What is expected — Please print the entries below exactly, from the line with "period: 2160 ps" through the line with "Util, Final: 0.867", including both of those lines and leaving out all others.

[[ Records shown open ]]

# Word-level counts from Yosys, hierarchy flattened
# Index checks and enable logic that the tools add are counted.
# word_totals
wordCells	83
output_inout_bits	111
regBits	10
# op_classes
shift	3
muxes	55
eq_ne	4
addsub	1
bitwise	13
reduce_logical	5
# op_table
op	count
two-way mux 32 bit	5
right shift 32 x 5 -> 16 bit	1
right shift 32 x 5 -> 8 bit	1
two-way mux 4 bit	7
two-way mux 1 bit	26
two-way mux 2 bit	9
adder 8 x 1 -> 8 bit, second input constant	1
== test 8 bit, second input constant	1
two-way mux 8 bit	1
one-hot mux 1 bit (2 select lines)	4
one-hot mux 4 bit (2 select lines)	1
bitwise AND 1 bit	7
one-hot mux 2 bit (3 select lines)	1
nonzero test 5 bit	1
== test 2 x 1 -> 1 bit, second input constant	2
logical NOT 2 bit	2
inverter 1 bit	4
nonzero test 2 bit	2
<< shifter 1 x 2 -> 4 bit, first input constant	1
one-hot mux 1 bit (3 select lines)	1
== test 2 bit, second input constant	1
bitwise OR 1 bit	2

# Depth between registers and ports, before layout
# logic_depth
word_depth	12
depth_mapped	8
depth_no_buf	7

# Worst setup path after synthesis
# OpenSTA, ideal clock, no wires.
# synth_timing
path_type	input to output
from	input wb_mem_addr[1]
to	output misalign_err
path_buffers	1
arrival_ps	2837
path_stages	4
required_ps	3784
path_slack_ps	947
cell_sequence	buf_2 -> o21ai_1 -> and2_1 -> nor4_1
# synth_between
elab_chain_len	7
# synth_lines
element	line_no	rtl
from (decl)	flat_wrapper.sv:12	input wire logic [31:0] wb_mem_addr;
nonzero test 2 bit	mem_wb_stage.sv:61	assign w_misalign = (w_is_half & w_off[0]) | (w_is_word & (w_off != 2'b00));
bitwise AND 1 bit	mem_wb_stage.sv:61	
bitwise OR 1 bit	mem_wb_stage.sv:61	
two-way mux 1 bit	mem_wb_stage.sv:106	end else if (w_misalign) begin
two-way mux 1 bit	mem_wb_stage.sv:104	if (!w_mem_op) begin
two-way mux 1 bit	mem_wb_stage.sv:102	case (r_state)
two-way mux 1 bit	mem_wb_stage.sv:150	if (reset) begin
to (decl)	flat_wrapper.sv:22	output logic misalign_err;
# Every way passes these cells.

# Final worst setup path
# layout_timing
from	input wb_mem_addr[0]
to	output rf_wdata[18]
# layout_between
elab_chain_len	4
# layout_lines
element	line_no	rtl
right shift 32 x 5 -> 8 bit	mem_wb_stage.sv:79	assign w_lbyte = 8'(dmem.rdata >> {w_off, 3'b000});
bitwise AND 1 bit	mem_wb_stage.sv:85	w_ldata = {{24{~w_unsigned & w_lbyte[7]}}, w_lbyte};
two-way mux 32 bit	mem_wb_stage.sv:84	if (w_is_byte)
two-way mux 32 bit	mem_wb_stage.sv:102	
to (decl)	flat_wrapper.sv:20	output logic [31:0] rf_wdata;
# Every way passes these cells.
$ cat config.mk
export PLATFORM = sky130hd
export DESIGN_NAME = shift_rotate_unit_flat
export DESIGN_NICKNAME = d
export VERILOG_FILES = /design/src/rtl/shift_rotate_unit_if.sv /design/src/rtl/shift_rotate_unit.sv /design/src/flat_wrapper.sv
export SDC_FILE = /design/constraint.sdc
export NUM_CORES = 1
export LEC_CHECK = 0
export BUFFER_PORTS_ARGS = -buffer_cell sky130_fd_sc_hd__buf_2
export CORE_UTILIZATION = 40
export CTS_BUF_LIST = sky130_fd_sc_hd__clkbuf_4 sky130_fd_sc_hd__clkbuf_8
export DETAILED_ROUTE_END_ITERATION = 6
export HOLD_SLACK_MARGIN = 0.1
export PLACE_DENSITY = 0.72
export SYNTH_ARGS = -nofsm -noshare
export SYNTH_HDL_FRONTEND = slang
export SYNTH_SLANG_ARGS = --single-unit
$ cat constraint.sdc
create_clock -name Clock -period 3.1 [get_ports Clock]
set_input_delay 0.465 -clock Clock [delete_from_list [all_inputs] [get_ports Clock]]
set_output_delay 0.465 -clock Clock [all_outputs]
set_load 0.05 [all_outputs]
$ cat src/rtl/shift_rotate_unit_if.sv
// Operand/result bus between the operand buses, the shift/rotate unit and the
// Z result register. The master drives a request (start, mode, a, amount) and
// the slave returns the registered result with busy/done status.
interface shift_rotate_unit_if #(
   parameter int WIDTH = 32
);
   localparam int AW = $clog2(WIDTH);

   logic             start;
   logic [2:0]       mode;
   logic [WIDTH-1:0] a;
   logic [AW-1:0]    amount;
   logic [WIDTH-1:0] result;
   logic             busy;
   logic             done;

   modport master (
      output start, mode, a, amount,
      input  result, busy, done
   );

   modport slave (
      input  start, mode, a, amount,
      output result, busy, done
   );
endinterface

[[ Records shown closed ]]
[[ Records shown open ]]

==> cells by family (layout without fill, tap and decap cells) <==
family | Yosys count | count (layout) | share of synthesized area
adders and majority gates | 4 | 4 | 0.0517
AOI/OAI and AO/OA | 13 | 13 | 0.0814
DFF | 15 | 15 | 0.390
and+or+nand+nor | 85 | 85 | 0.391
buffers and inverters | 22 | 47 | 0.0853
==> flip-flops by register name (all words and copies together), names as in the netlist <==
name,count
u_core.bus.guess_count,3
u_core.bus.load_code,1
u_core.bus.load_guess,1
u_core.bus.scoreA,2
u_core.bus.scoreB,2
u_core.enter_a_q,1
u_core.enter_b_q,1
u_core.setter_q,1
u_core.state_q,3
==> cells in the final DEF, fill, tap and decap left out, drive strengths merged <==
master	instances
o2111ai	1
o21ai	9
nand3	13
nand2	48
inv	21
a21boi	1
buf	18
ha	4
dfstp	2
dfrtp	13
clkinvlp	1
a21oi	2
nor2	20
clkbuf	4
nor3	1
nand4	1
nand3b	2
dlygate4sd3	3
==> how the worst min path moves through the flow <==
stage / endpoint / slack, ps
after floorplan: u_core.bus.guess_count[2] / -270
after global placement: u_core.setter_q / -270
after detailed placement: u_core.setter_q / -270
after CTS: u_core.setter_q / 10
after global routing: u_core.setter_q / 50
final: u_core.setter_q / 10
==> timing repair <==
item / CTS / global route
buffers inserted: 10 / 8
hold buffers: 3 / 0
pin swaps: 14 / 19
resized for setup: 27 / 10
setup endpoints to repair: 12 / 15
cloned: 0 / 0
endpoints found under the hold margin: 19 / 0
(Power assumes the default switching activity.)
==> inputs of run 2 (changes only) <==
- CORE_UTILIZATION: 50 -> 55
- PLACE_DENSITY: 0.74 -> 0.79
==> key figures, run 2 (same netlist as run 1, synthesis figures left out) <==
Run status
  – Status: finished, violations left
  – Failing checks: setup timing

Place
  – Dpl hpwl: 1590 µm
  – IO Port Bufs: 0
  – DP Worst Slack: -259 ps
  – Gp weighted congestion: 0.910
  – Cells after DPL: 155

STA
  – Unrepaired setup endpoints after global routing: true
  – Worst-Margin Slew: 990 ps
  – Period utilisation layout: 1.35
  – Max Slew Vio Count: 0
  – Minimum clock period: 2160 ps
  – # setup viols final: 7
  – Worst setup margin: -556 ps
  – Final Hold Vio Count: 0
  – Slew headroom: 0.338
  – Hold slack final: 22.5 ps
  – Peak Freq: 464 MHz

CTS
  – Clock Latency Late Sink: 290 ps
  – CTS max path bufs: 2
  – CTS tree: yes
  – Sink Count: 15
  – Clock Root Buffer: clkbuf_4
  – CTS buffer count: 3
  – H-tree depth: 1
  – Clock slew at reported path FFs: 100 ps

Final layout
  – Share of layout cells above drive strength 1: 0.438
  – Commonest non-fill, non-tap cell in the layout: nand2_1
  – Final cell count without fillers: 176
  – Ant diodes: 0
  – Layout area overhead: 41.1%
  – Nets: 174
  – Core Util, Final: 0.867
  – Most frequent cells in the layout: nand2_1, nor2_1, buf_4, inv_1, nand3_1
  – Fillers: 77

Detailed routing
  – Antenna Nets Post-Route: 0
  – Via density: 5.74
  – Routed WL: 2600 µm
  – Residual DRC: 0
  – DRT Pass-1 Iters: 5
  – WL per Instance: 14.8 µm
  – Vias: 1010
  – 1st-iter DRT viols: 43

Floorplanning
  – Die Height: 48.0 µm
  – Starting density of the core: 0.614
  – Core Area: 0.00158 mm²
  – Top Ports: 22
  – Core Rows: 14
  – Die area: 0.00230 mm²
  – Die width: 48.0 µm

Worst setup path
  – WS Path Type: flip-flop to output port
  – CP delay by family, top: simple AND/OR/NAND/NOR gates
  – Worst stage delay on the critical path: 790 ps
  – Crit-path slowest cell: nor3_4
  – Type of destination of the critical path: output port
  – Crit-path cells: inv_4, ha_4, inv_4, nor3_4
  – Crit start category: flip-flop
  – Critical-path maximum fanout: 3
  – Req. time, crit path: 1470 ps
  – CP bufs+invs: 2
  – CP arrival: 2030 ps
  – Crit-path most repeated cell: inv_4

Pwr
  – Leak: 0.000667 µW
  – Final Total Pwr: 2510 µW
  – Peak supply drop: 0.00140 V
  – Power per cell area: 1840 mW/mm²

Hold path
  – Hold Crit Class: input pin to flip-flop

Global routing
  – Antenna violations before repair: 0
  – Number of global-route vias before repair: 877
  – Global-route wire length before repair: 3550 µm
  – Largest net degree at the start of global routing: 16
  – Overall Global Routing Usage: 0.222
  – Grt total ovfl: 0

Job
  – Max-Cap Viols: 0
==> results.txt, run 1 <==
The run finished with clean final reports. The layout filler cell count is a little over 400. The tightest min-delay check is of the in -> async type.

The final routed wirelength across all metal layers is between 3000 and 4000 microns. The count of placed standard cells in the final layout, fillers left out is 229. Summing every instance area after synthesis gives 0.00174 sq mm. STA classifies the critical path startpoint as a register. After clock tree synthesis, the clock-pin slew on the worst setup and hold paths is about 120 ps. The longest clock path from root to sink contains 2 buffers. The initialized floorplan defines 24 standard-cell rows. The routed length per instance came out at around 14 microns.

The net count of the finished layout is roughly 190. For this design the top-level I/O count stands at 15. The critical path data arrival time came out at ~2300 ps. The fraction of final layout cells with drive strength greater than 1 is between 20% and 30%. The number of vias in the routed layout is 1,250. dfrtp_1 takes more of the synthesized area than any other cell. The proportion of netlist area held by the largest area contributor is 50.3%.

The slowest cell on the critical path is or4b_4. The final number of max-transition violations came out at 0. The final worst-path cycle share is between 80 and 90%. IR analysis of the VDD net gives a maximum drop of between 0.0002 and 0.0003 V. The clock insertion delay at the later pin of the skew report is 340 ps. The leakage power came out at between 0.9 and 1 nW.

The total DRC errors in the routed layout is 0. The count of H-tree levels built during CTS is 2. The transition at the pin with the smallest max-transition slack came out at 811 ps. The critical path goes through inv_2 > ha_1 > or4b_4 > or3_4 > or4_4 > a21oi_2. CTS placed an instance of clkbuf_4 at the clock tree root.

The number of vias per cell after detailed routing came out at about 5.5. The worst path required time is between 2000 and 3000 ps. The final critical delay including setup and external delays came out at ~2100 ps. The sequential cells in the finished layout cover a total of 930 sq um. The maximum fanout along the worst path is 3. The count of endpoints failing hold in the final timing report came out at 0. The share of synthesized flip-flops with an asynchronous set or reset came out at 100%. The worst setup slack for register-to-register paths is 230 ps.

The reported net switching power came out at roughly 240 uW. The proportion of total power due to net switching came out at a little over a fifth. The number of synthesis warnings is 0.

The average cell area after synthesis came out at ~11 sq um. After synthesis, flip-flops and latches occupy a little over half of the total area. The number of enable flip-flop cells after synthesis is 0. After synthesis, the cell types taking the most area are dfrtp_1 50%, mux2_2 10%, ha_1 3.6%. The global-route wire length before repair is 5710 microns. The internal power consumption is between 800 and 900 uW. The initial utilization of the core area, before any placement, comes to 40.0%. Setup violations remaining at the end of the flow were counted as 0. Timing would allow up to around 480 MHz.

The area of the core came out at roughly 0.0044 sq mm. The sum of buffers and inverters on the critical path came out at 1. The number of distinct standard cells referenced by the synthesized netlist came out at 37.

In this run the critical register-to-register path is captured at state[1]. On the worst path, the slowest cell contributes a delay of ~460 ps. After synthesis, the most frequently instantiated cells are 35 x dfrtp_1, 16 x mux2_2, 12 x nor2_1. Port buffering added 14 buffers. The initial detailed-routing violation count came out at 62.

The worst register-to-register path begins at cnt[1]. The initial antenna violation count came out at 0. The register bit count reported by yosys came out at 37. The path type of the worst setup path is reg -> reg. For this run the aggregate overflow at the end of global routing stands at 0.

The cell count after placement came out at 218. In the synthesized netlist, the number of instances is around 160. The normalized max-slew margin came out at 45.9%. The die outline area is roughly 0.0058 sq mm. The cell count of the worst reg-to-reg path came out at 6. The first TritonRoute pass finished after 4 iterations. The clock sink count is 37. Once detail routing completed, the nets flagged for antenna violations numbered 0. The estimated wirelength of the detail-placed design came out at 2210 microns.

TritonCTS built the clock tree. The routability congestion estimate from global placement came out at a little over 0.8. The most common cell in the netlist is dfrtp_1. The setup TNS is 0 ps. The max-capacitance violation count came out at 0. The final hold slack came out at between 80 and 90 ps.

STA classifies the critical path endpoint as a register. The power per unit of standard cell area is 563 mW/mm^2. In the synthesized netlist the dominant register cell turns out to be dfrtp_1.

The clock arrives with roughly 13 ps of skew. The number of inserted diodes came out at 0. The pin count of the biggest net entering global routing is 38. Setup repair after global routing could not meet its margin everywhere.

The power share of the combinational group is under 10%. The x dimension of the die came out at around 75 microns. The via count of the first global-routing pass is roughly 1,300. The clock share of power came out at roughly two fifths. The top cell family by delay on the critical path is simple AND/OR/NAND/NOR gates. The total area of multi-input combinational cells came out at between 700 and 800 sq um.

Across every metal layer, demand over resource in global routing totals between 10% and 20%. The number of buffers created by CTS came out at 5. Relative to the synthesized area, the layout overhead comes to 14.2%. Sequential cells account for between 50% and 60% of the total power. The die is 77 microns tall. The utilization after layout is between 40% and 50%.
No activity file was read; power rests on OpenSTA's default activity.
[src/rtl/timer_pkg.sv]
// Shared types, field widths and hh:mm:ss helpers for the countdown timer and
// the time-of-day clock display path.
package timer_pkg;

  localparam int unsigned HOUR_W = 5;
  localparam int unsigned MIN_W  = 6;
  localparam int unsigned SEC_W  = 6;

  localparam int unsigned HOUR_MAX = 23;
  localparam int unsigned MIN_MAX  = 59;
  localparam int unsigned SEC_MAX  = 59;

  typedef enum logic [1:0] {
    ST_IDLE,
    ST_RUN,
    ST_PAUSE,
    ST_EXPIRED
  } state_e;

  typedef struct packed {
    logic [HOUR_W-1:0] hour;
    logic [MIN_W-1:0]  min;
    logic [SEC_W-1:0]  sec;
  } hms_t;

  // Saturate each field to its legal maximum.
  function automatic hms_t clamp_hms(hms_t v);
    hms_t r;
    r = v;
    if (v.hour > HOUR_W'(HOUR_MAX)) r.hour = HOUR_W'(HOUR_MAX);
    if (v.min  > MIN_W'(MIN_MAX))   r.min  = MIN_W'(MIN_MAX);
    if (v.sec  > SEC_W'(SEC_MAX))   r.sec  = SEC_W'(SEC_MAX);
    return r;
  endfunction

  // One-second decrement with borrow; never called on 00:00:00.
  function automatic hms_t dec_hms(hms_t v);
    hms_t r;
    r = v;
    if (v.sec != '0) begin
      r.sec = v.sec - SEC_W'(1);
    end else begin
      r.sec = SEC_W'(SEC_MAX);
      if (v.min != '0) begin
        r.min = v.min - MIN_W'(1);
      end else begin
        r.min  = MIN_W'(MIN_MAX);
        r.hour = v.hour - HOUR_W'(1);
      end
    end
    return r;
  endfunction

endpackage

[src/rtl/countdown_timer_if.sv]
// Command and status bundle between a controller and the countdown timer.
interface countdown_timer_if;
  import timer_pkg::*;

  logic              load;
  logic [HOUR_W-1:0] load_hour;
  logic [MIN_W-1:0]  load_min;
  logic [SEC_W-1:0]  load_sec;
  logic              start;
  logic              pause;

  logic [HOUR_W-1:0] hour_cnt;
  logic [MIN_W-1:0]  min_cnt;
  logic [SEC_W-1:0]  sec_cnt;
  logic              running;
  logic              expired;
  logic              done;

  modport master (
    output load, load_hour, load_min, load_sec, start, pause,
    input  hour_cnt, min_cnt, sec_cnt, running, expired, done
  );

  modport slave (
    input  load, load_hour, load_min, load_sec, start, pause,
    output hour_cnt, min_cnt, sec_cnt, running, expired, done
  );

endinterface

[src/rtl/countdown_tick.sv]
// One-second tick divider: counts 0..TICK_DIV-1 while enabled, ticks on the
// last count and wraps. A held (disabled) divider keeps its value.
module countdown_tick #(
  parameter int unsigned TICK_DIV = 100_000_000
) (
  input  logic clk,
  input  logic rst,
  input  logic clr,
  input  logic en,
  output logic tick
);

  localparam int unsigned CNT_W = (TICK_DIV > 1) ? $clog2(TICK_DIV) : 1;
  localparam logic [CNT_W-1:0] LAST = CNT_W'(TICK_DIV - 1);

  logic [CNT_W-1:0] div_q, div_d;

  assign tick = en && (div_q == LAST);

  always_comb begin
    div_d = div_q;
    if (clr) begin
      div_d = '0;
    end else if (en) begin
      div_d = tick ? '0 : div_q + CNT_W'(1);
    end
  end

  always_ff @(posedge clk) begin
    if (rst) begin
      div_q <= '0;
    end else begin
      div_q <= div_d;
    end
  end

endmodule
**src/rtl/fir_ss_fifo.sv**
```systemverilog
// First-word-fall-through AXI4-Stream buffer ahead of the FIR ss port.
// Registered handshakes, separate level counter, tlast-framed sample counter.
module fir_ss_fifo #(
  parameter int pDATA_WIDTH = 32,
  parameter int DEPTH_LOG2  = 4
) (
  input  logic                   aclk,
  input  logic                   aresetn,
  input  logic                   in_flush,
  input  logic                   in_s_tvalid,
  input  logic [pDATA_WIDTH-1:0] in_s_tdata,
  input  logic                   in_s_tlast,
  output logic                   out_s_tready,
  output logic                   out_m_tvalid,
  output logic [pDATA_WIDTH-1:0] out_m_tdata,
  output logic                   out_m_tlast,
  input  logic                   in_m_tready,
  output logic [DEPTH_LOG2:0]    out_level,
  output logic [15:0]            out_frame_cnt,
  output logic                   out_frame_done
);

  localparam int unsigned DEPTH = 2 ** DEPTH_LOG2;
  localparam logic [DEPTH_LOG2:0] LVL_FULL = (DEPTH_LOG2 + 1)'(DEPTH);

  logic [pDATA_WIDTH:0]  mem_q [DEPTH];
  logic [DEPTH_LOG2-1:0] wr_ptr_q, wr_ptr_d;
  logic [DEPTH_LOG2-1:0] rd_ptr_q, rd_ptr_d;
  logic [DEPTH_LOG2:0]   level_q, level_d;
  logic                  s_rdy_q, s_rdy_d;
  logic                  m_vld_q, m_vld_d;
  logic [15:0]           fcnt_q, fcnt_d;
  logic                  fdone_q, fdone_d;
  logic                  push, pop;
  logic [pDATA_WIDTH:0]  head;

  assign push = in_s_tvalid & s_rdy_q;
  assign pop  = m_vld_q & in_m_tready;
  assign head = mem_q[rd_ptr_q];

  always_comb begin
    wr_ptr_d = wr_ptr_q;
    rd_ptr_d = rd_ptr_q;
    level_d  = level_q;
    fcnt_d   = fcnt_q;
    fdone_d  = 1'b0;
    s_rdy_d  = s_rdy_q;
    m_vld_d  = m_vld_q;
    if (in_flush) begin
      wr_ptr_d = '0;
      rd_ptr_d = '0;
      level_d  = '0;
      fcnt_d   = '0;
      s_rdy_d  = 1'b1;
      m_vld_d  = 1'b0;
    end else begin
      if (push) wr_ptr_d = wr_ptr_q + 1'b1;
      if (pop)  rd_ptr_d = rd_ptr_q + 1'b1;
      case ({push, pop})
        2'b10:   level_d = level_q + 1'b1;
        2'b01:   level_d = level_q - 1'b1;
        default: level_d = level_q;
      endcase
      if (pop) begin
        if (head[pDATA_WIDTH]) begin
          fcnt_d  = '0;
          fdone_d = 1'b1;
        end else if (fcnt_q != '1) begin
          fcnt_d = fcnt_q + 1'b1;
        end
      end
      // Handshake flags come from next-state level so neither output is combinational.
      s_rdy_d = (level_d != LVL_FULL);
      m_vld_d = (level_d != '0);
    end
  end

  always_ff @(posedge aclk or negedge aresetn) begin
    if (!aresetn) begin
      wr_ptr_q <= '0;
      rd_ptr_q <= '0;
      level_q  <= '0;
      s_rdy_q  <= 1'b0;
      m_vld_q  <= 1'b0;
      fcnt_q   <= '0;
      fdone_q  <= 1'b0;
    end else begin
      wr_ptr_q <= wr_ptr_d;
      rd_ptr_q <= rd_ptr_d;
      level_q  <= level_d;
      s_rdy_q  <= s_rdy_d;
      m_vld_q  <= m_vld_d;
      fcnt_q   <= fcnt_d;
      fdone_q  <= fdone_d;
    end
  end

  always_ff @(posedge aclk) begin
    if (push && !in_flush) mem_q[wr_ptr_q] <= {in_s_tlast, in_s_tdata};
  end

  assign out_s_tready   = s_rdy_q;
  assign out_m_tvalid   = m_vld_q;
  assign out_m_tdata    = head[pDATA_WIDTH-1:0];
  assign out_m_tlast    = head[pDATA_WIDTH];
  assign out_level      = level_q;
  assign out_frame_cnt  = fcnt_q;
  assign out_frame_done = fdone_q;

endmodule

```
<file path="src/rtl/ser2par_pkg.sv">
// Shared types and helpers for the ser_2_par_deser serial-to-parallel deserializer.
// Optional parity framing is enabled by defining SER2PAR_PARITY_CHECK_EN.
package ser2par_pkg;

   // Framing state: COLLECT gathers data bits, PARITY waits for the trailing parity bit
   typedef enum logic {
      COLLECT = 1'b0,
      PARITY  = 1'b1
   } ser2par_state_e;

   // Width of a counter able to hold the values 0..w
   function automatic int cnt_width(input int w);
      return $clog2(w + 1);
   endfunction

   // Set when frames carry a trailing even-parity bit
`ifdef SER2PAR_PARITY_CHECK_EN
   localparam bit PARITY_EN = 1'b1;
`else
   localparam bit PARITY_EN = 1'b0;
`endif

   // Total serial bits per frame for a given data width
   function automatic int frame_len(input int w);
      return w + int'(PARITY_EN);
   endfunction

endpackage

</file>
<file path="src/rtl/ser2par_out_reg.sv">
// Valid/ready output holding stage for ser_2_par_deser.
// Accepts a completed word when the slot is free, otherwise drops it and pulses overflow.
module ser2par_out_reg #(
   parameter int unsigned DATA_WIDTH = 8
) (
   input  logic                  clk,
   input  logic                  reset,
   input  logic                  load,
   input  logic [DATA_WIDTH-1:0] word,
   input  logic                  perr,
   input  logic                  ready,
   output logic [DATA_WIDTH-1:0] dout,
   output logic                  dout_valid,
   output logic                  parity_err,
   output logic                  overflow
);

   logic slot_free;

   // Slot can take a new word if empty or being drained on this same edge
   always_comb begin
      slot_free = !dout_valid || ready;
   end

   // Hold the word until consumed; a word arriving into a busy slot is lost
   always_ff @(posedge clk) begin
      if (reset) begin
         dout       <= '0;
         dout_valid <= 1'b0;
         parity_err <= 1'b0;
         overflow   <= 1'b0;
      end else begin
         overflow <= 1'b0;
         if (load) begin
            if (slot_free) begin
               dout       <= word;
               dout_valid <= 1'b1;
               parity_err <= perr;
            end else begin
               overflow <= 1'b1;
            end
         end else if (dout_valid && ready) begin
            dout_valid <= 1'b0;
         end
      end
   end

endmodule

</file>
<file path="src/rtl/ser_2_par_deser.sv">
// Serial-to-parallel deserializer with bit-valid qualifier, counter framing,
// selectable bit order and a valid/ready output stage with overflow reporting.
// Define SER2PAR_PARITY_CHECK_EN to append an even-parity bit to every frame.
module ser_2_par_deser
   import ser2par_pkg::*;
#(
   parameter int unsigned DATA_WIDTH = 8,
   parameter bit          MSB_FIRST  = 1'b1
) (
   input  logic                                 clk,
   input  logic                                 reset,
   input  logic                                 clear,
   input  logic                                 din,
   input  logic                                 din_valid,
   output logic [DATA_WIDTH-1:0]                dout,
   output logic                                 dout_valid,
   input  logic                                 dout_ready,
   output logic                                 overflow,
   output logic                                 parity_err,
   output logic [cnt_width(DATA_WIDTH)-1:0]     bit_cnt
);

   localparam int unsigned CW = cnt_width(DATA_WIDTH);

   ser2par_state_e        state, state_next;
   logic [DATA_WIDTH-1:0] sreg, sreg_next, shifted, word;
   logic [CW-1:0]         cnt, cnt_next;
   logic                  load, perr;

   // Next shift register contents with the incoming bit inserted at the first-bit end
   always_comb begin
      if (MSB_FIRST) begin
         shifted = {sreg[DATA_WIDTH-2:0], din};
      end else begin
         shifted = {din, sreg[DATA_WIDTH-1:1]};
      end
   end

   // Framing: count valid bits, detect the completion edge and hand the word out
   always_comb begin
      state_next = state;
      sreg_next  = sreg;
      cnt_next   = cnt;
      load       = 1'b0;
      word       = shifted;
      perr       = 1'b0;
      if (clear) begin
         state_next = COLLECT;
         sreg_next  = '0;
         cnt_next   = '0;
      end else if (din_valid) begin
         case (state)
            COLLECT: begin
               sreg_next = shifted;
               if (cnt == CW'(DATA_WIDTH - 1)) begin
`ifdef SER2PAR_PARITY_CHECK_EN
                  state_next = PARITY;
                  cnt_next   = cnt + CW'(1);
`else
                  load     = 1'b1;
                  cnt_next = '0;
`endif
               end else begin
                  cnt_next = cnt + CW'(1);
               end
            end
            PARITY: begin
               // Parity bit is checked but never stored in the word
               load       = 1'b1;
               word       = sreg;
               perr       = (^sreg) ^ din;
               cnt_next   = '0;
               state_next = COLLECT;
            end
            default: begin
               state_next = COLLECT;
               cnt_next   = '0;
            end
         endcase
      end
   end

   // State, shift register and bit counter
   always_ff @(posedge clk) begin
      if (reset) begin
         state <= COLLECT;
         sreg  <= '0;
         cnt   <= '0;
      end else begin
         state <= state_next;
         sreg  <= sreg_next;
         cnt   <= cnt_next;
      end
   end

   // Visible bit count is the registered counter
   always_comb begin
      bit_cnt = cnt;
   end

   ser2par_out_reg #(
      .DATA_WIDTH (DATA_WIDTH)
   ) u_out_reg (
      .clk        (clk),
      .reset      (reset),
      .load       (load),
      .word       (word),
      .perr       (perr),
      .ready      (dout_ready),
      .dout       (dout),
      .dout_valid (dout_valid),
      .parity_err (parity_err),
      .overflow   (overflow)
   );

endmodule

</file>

[[ Records shown closed ]]

Result for this task —
  – Minimum clock period: 2160 ps
  – # setup viols final: 7
  – Worst setup margin: -556 ps
  – Final Hold Vio Count: 0
  – Slew headroom: 0.338
  – Hold slack final: 22.5 ps
  – Peak Freq: 464 MHz

CTS
  – Clock Latency Late Sink: 290 ps
  – CTS max path bufs: 2
  – CTS tree: yes
  – Sink Count: 15
  – Clock Root Buffer: clkbuf_4
  – CTS buffer count: 3
  – H-tree depth: 1
  – Clock slew at reported path FFs: 100 ps

Final layout
  – Share of layout cells above drive strength 1: 0.438
  – Commonest non-fill, non-tap cell in the layout: nand2_1
  – Final cell count without fillers: 176
  – Ant diodes: 0
  – Layout area overhead: 41.1%
  – Nets: 174
  – Core Util, Final: 0.867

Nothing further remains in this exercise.